* [Goal of the exercise]
For the records below, tally every line that has the word "after" and reply with the number alone.

* [Extracted data]
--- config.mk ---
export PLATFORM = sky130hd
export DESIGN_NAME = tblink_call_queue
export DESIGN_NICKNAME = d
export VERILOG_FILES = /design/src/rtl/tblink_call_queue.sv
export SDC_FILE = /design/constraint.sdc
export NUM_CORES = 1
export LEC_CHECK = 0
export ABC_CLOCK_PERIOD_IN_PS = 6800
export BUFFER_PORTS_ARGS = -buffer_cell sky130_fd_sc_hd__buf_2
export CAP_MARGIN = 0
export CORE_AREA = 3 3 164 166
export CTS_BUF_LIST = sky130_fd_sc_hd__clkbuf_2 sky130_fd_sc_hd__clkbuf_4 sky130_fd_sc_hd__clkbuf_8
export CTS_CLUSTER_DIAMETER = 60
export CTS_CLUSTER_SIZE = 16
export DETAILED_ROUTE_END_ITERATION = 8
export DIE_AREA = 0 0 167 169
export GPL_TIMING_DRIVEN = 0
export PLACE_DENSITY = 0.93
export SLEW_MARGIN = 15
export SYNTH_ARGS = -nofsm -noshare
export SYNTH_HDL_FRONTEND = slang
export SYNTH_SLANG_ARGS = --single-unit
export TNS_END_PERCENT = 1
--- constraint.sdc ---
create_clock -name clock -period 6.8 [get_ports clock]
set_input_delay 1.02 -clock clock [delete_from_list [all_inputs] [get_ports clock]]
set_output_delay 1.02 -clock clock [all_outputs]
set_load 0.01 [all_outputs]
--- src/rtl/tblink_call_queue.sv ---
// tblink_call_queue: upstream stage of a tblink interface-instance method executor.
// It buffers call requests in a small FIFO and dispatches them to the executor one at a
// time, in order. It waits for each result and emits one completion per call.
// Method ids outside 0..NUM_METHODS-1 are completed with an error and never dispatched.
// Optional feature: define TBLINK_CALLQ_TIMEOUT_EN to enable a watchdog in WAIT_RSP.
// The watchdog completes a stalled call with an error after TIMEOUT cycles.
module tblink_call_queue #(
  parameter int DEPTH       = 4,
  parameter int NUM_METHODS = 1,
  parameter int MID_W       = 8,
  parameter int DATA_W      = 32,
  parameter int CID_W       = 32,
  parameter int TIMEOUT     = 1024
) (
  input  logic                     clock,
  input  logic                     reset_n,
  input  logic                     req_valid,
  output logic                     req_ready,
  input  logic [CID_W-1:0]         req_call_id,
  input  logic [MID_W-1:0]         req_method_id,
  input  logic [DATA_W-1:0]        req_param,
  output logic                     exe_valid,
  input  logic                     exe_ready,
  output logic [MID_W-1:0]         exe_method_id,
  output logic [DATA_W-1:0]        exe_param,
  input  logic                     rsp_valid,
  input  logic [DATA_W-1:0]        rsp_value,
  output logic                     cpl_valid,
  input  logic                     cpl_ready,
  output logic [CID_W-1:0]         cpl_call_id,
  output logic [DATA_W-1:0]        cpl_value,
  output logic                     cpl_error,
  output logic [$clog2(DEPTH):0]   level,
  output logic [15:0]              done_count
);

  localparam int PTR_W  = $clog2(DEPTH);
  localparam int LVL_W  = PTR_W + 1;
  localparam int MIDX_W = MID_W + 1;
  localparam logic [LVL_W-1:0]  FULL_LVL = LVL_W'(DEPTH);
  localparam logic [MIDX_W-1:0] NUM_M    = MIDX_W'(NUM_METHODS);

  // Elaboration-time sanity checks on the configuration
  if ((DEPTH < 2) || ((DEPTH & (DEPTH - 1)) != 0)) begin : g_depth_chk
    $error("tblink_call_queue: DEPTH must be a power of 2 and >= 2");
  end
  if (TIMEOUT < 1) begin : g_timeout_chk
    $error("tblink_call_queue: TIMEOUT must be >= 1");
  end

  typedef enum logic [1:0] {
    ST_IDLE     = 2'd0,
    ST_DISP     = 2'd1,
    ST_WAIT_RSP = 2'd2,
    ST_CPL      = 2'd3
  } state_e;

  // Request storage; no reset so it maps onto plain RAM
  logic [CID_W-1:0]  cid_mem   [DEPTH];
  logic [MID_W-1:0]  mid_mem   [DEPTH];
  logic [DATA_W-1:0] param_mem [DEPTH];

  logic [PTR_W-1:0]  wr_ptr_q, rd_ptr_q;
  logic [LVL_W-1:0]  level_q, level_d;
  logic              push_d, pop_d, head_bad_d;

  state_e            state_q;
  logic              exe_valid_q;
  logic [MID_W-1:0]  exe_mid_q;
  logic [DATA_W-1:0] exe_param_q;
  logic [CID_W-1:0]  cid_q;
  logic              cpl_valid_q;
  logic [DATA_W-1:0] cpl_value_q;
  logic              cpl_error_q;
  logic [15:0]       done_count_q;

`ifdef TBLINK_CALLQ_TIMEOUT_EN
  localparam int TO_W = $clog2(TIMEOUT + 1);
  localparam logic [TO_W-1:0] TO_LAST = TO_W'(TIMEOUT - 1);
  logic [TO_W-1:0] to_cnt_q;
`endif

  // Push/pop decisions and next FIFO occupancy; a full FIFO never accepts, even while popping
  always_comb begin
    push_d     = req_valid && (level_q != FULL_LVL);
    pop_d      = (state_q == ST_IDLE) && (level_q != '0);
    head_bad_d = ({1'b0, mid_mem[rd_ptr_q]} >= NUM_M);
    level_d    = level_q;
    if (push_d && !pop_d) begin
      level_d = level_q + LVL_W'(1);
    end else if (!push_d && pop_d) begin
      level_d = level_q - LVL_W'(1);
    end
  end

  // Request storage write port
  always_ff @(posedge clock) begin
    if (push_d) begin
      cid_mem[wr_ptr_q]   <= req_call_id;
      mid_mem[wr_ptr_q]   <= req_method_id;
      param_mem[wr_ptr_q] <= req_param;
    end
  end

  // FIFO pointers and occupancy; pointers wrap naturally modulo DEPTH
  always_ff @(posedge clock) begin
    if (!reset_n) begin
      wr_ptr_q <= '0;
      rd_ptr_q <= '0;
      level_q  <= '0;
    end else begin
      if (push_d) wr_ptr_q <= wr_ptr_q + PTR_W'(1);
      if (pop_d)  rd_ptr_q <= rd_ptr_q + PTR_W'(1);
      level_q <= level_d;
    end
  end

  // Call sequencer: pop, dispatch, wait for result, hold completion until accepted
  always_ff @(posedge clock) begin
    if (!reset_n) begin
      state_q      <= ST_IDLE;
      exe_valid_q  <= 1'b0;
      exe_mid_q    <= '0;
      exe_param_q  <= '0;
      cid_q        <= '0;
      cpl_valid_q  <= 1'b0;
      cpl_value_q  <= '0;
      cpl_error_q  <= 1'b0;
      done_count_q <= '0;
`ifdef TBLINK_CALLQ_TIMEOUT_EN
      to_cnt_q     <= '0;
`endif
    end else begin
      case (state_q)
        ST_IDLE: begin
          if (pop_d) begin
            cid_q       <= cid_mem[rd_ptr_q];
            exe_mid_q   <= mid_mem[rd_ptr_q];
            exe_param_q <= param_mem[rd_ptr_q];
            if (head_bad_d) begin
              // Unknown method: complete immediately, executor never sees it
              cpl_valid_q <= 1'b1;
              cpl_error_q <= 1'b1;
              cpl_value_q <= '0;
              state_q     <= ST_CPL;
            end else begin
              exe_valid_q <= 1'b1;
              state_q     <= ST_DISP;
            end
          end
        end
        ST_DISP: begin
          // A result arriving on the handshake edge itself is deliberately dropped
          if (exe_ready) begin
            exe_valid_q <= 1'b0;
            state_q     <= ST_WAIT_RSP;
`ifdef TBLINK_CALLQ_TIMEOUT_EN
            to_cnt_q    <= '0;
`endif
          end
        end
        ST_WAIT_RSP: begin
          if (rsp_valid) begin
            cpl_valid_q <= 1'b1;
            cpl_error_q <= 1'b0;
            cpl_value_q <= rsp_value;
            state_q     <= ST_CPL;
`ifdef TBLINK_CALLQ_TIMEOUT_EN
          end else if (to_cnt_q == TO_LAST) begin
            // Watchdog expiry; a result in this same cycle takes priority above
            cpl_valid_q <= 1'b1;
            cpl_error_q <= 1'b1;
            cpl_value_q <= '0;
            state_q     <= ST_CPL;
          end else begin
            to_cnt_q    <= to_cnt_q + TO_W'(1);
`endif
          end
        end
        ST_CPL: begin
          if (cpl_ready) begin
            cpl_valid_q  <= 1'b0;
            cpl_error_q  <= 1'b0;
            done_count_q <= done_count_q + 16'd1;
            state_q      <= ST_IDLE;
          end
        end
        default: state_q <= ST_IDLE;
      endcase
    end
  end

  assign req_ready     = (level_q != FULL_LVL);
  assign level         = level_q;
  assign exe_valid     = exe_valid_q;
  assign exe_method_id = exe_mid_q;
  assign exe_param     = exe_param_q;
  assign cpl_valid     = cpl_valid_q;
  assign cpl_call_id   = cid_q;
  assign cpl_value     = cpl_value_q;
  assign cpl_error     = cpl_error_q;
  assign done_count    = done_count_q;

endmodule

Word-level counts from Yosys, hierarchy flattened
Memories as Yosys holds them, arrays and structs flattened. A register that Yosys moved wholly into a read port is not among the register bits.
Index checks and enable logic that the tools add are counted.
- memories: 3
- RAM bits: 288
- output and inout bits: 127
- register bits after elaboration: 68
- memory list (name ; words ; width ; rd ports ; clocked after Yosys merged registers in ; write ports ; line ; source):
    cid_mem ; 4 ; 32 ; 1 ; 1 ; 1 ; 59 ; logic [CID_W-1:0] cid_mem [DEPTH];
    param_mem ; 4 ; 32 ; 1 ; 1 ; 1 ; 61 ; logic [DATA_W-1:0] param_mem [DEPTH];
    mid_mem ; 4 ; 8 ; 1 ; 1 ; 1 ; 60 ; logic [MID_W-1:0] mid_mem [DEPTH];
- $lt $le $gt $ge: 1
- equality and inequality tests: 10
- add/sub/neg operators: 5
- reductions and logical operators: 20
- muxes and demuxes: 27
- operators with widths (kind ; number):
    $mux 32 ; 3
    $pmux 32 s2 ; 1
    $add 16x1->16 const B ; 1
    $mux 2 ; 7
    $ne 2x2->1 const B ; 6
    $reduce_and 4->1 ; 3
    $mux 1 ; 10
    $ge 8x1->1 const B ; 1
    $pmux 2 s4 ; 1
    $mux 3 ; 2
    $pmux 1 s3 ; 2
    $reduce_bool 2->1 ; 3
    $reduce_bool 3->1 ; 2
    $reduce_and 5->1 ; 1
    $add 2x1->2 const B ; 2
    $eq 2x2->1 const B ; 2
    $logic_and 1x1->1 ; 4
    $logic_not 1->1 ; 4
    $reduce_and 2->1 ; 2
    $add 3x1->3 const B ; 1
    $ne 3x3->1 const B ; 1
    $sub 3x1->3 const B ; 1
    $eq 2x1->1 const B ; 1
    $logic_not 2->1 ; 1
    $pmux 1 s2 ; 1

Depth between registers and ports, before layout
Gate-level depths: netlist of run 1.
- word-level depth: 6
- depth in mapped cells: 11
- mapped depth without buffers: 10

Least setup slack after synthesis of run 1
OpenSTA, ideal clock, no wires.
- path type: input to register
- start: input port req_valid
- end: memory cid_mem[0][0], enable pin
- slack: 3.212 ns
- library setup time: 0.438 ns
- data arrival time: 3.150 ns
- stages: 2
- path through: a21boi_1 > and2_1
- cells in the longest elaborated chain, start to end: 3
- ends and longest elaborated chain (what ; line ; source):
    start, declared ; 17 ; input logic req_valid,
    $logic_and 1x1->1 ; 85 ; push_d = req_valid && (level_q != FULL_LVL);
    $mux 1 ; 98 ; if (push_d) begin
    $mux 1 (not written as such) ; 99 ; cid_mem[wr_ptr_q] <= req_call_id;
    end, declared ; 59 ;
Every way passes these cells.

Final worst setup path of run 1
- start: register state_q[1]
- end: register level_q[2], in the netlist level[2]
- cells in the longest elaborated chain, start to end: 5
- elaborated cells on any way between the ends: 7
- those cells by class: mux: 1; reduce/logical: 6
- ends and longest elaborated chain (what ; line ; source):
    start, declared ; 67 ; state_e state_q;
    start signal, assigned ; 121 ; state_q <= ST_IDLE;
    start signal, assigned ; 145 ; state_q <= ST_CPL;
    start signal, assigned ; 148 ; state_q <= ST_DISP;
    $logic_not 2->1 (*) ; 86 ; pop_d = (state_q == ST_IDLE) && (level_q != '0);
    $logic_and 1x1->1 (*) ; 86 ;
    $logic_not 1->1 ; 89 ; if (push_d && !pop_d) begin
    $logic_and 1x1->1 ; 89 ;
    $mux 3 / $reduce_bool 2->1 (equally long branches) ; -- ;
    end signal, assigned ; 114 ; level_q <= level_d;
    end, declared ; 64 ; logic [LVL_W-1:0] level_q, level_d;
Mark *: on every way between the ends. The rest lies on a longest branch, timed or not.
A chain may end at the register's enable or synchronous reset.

* [Solution to the problem]
4